<file path="config.mk">
export PLATFORM = sky130hd
export DESIGN_NAME = psa_ctrl
export DESIGN_NICKNAME = d
export VERILOG_FILES = /design/src/rtl/psa_pkg.sv /design/src/rtl/psa_ctrl.sv
export SDC_FILE = /design/constraint.sdc
export NUM_CORES = 1
export LEC_CHECK = 0
export BUFFER_PORTS_ARGS = -buffer_cell sky130_fd_sc_hd__clkbuf_2
export CORE_ASPECT_RATIO = 2
export CORE_MARGIN = 1.5
export CORE_UTILIZATION = 62
export DETAILED_ROUTE_END_ITERATION = 10
export PLACE_DENSITY = 0.92
export SLEW_MARGIN = 20
export SYNTH_ARGS = -nofsm -noshare
export SYNTH_HDL_FRONTEND = slang
export SYNTH_SLANG_ARGS = --single-unit
export TNS_END_PERCENT = 50
</file>
<file path="constraint.sdc">
create_clock -name clk -period 5.2 [get_ports clk]
set_clock_uncertainty 0.15 [all_clocks]
set_input_delay 0.52 -clock clk [delete_from_list [all_inputs] [get_ports clk]]
set_output_delay 0.52 -clock clk [all_outputs]
set_load 0.03 [all_outputs]
</file>
==> src/hdl/ipv6rf_pkg.sv <==
// ipv6rf_pkg: types and constants shared by the receive filter and its group cells
// no dependencies; compile first

package ipv6rf_pkg;

   // action codes of a request
   localparam logic [1:0] ACT_RECEIVE = 2'd0;
   localparam logic [1:0] ACT_JOIN    = 2'd1;
   localparam logic [1:0] ACT_LEAVE   = 2'd2;

   // result status codes
   localparam logic [2:0] STAT_OK         = 3'd0;
   localparam logic [2:0] STAT_DROPPED    = 3'd1;
   localparam logic [2:0] STAT_NOT_MCAST  = 3'd2;
   localparam logic [2:0] STAT_NO_SPACE   = 3'd3;
   localparam logic [2:0] STAT_NOT_FOUND  = 3'd4;

   // register indexes on the csr port
   localparam logic [2:0] REG_ENABLE        = 3'd0;
   localparam logic [2:0] REG_LINK_LOCAL_HI = 3'd1;
   localparam logic [2:0] REG_LINK_LOCAL_LO = 3'd2;
   localparam logic [2:0] REG_GLOBAL_HI     = 3'd3;
   localparam logic [2:0] REG_GLOBAL_LO     = 3'd4;
   localparam logic [2:0] REG_SLOT_HEADERS  = 3'd5;
   localparam logic [2:0] REG_SLOT_VALID    = 3'd6;

   // header constants
   localparam logic [15:0] HDR_BYTES    = 16'd40;
   localparam logic [3:0]  IP_VERSION   = 4'd6;
   localparam logic [7:0]  MCAST_PREFIX = 8'hFF;

   typedef struct packed {
      logic [1:0]  action;
      logic [3:0]  version;
      logic [63:0] addr_hi;
      logic [63:0] addr_lo;
      logic [7:0]  next_hdr;
      logic [15:0] ip_plen;
      logic [15:0] frame_len;
   } req_type;

   typedef struct packed {
      logic [2:0]  status;
      logic [7:0]  handler_mask;
      logic [15:0] data_len;
   } rsp_type;

   // command broadcast from the controller to every group cell
   typedef struct packed {
      logic        capture;
      logic        commit;
      logic        join_new;
      logic        leave;
      logic [63:0] addr_hi;
      logic [63:0] addr_lo;
   } cell_cmd_type;

   // priority flags passed from cell to cell
   typedef struct packed {
      logic match_any;
      logic free_any;
   } chain_type;

   // table updates made by one cell
   typedef struct packed {
      logic set;
      logic clr;
   } cell_wr_type;

endpackage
---
Set down, exactly and completely, all of the material.

<file path="config.mk">
export PLATFORM = sky130hd
export DESIGN_NAME = psa_ctrl
export DESIGN_NICKNAME = d
export VERILOG_FILES = /design/src/rtl/psa_pkg.sv /design/src/rtl/psa_ctrl.sv
export SDC_FILE = /design/constraint.sdc
export NUM_CORES = 1
export LEC_CHECK = 0
export BUFFER_PORTS_ARGS = -buffer_cell sky130_fd_sc_hd__clkbuf_2
export CORE_ASPECT_RATIO = 2
export CORE_MARGIN = 1.5
export CORE_UTILIZATION = 62
export DETAILED_ROUTE_END_ITERATION = 10
export PLACE_DENSITY = 0.92
export SLEW_MARGIN = 20
export SYNTH_ARGS = -nofsm -noshare
export SYNTH_HDL_FRONTEND = slang
export SYNTH_SLANG_ARGS = --single-unit
export TNS_END_PERCENT = 50
</file>
<file path="constraint.sdc">
create_clock -name clk -period 5.2 [get_ports clk]
set_clock_uncertainty 0.15 [all_clocks]
set_input_delay 0.52 -clock clk [delete_from_list [all_inputs] [get_ports clk]]
set_output_delay 0.52 -clock clk [all_outputs]
set_load 0.03 [all_outputs]
</file>
==> src/hdl/ipv6rf_pkg.sv <==
// ipv6rf_pkg: types and constants shared by the receive filter and its group cells
// no dependencies; compile first

package ipv6rf_pkg;

   // action codes of a request
   localparam logic [1:0] ACT_RECEIVE = 2'd0;
   localparam logic [1:0] ACT_JOIN    = 2'd1;
   localparam logic [1:0] ACT_LEAVE   = 2'd2;

   // result status codes
   localparam logic [2:0] STAT_OK         = 3'd0;
   localparam logic [2:0] STAT_DROPPED    = 3'd1;
   localparam logic [2:0] STAT_NOT_MCAST  = 3'd2;
   localparam logic [2:0] STAT_NO_SPACE   = 3'd3;
   localparam logic [2:0] STAT_NOT_FOUND  = 3'd4;

   // register indexes on the csr port
   localparam logic [2:0] REG_ENABLE        = 3'd0;
   localparam logic [2:0] REG_LINK_LOCAL_HI = 3'd1;
   localparam logic [2:0] REG_LINK_LOCAL_LO = 3'd2;
   localparam logic [2:0] REG_GLOBAL_HI     = 3'd3;
   localparam logic [2:0] REG_GLOBAL_LO     = 3'd4;
   localparam logic [2:0] REG_SLOT_HEADERS  = 3'd5;
   localparam logic [2:0] REG_SLOT_VALID    = 3'd6;

   // header constants
   localparam logic [15:0] HDR_BYTES    = 16'd40;
   localparam logic [3:0]  IP_VERSION   = 4'd6;
   localparam logic [7:0]  MCAST_PREFIX = 8'hFF;

   typedef struct packed {
      logic [1:0]  action;
      logic [3:0]  version;
      logic [63:0] addr_hi;
      logic [63:0] addr_lo;
      logic [7:0]  next_hdr;
      logic [15:0] ip_plen;
      logic [15:0] frame_len;
   } req_type;

   typedef struct packed {
      logic [2:0]  status;
      logic [7:0]  handler_mask;
      logic [15:0] data_len;
   } rsp_type;

   // command broadcast from the controller to every group cell
   typedef struct packed {
      logic        capture;
      logic        commit;
      logic        join_new;
      logic        leave;
      logic [63:0] addr_hi;
      logic [63:0] addr_lo;
   } cell_cmd_type;

   // priority flags passed from cell to cell
   typedef struct packed {
      logic match_any;
      logic free_any;
   } chain_type;

   // table updates made by one cell
   typedef struct packed {
      logic set;
      logic clr;
   } cell_wr_type;

endpackage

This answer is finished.